(Entries taken from a collection)
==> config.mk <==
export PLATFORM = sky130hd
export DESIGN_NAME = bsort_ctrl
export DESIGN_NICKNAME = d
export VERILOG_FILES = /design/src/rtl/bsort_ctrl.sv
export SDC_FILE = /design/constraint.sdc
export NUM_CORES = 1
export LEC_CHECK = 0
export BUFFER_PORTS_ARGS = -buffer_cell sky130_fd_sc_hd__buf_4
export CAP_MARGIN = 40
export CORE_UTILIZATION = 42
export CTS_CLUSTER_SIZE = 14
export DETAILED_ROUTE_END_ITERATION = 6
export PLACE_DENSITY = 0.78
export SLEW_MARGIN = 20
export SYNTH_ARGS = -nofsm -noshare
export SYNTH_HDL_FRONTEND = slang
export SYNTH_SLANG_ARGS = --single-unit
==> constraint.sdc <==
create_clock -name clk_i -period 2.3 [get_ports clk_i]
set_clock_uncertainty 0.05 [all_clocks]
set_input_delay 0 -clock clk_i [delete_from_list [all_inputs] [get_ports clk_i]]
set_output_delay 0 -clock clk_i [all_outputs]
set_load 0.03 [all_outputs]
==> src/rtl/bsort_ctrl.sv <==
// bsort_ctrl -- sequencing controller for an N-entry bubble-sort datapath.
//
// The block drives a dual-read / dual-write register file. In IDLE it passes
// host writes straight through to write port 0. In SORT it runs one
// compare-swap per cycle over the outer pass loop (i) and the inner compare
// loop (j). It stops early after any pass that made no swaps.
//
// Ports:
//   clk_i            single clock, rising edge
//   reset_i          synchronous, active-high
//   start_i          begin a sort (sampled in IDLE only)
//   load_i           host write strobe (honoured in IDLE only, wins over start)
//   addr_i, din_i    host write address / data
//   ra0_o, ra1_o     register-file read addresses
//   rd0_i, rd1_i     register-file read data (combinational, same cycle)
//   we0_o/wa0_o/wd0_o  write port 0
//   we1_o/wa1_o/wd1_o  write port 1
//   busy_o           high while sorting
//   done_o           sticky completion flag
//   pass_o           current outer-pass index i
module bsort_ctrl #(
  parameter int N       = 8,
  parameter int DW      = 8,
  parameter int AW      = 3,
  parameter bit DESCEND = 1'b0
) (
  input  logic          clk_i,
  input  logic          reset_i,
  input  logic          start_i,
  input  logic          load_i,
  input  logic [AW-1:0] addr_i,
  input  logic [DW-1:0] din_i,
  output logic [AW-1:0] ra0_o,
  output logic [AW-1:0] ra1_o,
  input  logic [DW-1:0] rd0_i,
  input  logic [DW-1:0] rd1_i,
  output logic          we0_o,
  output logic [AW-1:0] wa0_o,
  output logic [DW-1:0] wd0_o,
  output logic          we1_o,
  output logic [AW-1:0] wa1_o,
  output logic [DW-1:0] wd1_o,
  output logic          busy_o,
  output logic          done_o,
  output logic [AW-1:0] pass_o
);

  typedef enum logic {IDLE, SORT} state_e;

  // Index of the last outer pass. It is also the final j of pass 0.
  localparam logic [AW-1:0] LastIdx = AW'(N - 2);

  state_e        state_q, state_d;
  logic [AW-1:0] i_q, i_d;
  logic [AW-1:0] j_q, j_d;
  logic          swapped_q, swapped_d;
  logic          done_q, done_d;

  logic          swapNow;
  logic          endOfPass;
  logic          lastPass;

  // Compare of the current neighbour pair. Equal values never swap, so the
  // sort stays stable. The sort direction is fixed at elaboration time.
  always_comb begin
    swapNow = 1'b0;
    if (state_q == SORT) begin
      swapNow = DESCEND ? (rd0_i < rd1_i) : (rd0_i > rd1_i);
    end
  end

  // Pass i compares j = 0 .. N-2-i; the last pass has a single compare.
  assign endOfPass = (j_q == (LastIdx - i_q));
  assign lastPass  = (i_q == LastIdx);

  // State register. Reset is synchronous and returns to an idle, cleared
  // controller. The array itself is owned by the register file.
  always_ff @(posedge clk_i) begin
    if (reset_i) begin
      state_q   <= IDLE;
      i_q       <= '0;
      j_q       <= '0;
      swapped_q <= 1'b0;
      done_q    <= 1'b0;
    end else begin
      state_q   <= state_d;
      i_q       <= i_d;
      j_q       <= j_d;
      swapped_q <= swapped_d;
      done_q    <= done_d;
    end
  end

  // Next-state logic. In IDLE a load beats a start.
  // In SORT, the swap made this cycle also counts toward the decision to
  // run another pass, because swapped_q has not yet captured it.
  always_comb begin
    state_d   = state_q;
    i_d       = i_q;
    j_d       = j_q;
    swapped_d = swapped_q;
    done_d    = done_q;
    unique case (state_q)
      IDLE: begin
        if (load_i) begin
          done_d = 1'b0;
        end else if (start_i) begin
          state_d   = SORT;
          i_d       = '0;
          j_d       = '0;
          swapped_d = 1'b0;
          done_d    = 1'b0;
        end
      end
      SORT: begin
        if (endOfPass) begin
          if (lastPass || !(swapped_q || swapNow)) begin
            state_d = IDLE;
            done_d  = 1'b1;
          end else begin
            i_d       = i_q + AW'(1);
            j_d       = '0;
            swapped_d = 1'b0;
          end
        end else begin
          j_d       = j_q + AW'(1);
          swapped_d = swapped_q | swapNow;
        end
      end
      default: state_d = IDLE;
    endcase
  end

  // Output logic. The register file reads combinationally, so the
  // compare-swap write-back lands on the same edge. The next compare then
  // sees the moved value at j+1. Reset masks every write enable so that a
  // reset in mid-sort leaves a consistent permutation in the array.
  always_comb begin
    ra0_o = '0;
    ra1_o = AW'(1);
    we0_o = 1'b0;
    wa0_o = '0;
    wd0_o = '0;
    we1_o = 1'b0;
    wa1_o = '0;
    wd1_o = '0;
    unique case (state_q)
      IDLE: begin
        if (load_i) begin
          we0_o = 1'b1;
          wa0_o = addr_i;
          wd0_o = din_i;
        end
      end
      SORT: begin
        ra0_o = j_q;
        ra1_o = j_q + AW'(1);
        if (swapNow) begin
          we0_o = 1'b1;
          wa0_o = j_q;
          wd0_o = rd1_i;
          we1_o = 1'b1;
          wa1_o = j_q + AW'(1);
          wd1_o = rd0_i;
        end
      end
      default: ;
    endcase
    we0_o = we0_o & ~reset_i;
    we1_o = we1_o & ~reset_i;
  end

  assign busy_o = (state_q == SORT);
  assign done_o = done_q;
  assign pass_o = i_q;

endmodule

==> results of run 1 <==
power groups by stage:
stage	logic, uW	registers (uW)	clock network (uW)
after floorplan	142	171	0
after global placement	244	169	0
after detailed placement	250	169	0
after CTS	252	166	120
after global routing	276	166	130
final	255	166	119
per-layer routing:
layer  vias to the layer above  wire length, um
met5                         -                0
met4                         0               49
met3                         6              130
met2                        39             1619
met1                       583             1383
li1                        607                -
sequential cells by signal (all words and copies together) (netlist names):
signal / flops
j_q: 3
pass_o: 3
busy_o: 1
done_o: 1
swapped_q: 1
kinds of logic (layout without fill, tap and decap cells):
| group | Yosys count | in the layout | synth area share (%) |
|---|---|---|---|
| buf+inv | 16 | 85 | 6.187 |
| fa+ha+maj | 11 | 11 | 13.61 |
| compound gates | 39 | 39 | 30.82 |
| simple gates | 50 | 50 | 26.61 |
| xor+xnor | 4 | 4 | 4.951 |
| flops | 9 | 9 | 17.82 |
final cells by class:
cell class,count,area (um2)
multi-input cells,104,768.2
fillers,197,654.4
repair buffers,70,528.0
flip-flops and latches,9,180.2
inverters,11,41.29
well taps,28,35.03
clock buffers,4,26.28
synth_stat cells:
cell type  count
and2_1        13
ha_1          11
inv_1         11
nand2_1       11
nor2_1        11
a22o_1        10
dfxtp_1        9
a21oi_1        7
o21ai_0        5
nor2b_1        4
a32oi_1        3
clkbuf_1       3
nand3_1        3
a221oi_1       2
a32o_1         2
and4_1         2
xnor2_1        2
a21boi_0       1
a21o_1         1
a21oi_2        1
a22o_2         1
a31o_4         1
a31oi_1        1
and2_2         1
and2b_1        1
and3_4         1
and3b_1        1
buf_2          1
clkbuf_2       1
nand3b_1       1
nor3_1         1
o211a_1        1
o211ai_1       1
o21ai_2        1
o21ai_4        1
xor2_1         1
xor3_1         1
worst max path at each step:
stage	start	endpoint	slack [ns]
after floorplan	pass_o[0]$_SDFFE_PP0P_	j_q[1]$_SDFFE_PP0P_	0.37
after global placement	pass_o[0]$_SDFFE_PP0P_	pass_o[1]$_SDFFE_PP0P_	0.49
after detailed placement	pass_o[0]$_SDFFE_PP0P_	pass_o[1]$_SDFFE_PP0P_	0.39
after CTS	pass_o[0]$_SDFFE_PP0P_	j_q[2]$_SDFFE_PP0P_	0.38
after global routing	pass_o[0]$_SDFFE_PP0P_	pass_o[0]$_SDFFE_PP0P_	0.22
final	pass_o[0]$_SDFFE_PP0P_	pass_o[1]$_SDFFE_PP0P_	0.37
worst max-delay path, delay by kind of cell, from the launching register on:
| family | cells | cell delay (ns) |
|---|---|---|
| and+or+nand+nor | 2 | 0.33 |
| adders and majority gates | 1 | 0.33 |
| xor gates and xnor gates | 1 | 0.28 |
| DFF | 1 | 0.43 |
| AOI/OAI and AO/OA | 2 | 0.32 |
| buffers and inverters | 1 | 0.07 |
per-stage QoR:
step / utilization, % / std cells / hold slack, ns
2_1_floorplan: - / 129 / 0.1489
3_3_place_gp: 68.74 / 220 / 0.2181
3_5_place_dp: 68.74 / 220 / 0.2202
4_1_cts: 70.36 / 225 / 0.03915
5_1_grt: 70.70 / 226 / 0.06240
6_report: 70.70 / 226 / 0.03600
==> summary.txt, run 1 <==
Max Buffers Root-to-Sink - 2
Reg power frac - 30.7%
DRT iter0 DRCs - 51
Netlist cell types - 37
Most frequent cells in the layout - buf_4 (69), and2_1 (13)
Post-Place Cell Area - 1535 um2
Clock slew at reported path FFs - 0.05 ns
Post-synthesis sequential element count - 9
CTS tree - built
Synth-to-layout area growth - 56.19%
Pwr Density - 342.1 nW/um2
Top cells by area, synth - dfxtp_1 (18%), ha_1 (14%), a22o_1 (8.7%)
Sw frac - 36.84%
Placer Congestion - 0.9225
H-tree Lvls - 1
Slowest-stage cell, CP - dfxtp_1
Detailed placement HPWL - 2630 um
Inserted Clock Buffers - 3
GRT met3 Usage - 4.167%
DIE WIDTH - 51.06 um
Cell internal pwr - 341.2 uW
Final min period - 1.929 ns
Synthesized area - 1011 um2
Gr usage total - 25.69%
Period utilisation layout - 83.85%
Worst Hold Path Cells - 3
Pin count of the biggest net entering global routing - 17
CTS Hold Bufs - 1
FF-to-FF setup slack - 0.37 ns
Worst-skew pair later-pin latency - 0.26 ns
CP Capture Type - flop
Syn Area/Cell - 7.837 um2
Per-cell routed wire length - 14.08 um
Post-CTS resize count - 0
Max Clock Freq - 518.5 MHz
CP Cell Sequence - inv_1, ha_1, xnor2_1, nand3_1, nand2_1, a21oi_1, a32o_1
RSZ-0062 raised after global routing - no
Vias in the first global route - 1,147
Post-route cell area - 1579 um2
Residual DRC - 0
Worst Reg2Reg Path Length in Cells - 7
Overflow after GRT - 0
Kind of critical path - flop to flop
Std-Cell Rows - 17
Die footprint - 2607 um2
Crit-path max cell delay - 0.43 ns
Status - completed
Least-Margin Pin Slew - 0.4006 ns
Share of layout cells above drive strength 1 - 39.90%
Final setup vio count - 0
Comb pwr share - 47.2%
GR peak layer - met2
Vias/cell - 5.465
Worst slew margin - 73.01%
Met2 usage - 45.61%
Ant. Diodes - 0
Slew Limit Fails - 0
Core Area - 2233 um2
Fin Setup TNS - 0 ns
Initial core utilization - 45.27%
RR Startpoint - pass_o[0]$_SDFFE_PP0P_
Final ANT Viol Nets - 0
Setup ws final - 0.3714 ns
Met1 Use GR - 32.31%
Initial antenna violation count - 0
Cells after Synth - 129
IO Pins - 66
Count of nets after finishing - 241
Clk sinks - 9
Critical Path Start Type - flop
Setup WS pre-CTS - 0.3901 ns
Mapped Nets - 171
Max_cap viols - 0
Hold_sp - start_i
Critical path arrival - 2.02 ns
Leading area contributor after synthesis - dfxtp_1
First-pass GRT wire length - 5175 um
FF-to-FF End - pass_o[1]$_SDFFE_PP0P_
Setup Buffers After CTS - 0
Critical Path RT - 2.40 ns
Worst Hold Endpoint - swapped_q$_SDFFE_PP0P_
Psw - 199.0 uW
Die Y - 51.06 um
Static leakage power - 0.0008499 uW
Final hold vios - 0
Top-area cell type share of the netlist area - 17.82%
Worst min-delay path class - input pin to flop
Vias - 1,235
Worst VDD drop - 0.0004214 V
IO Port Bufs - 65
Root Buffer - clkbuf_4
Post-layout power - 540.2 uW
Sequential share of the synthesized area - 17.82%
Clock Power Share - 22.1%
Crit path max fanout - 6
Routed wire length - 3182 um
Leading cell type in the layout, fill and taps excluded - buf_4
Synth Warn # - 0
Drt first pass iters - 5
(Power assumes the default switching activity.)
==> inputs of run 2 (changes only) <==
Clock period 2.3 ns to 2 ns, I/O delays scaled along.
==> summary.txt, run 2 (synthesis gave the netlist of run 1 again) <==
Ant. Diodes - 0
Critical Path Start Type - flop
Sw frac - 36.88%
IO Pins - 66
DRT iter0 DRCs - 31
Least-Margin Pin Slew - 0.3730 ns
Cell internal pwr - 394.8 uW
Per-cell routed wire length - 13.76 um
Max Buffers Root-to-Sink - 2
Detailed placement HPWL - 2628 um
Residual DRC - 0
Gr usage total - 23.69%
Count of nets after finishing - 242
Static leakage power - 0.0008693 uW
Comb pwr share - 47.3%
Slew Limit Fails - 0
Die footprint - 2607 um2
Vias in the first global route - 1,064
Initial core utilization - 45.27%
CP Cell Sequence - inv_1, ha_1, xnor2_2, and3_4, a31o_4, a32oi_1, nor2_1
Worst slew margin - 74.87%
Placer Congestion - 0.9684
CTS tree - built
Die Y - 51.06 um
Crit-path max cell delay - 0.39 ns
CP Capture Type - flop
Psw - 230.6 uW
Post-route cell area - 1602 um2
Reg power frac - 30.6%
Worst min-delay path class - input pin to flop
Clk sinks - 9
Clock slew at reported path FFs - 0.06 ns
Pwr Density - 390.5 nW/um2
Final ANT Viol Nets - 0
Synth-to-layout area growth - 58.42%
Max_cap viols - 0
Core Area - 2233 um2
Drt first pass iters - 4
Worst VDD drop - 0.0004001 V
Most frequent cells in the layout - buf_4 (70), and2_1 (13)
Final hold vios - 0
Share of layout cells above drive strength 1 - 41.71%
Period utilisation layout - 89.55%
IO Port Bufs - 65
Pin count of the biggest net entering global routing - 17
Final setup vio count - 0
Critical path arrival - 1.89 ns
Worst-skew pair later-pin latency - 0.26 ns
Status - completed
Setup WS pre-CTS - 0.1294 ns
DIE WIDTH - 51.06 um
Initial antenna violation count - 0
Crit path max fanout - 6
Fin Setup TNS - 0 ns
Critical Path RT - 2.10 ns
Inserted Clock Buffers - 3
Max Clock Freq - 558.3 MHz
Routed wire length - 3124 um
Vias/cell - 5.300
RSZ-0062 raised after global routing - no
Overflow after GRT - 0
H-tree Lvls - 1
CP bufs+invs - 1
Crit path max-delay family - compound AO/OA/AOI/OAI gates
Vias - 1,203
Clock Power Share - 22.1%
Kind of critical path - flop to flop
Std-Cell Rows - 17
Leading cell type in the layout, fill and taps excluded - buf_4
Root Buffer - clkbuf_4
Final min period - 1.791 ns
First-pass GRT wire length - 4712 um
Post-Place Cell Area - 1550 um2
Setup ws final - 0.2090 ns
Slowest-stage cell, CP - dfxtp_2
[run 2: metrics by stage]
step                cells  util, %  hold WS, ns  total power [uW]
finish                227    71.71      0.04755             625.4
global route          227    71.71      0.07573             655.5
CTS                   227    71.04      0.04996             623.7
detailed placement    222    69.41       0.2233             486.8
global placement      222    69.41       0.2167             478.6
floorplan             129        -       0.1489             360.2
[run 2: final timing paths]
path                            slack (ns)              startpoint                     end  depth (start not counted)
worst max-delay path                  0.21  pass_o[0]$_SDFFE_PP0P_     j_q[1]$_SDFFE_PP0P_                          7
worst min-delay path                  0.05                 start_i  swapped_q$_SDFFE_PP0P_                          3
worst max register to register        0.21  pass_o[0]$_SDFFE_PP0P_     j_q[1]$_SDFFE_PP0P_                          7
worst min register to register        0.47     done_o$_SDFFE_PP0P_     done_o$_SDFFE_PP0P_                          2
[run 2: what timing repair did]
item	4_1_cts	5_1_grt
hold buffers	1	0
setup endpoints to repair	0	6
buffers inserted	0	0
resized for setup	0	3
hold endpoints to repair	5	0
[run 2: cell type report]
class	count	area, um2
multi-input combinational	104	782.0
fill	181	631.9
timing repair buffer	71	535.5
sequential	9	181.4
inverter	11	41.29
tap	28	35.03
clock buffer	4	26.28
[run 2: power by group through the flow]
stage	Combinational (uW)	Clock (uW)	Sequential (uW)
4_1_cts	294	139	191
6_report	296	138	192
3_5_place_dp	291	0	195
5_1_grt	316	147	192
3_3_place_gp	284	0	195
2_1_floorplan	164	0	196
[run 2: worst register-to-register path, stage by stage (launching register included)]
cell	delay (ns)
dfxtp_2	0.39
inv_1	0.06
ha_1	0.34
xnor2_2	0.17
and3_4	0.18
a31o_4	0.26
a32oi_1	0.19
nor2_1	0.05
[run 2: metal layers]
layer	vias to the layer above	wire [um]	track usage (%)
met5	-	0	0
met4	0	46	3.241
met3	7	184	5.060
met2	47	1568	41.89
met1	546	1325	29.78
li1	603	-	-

- _Try it_:
Taking the entries above, restate exactly those lines that fall between the line with "swapped_d = swapped_q | swapNow;" and the line with "wa1_o = j_q + AW'(1);", keeping both of those lines too.

- _Your solution_:
          swapped_d = swapped_q | swapNow;
        end
      end
      default: state_d = IDLE;
    endcase
  end

  // Output logic. The register file reads combinationally, so the
  // compare-swap write-back lands on the same edge. The next compare then
  // sees the moved value at j+1. Reset masks every write enable so that a
  // reset in mid-sort leaves a consistent permutation in the array.
  always_comb begin
    ra0_o = '0;
    ra1_o = AW'(1);
    we0_o = 1'b0;
    wa0_o = '0;
    wd0_o = '0;
    we1_o = 1'b0;
    wa1_o = '0;
    wd1_o = '0;
    unique case (state_q)
      IDLE: begin
        if (load_i) begin
          we0_o = 1'b1;
          wa0_o = addr_i;
          wd0_o = din_i;
        end
      end
      SORT: begin
        ra0_o = j_q;
        ra1_o = j_q + AW'(1);
        if (swapNow) begin
          we0_o = 1'b1;
          wa0_o = j_q;
          wd0_o = rd1_i;
          we1_o = 1'b1;
          wa1_o = j_q + AW'(1);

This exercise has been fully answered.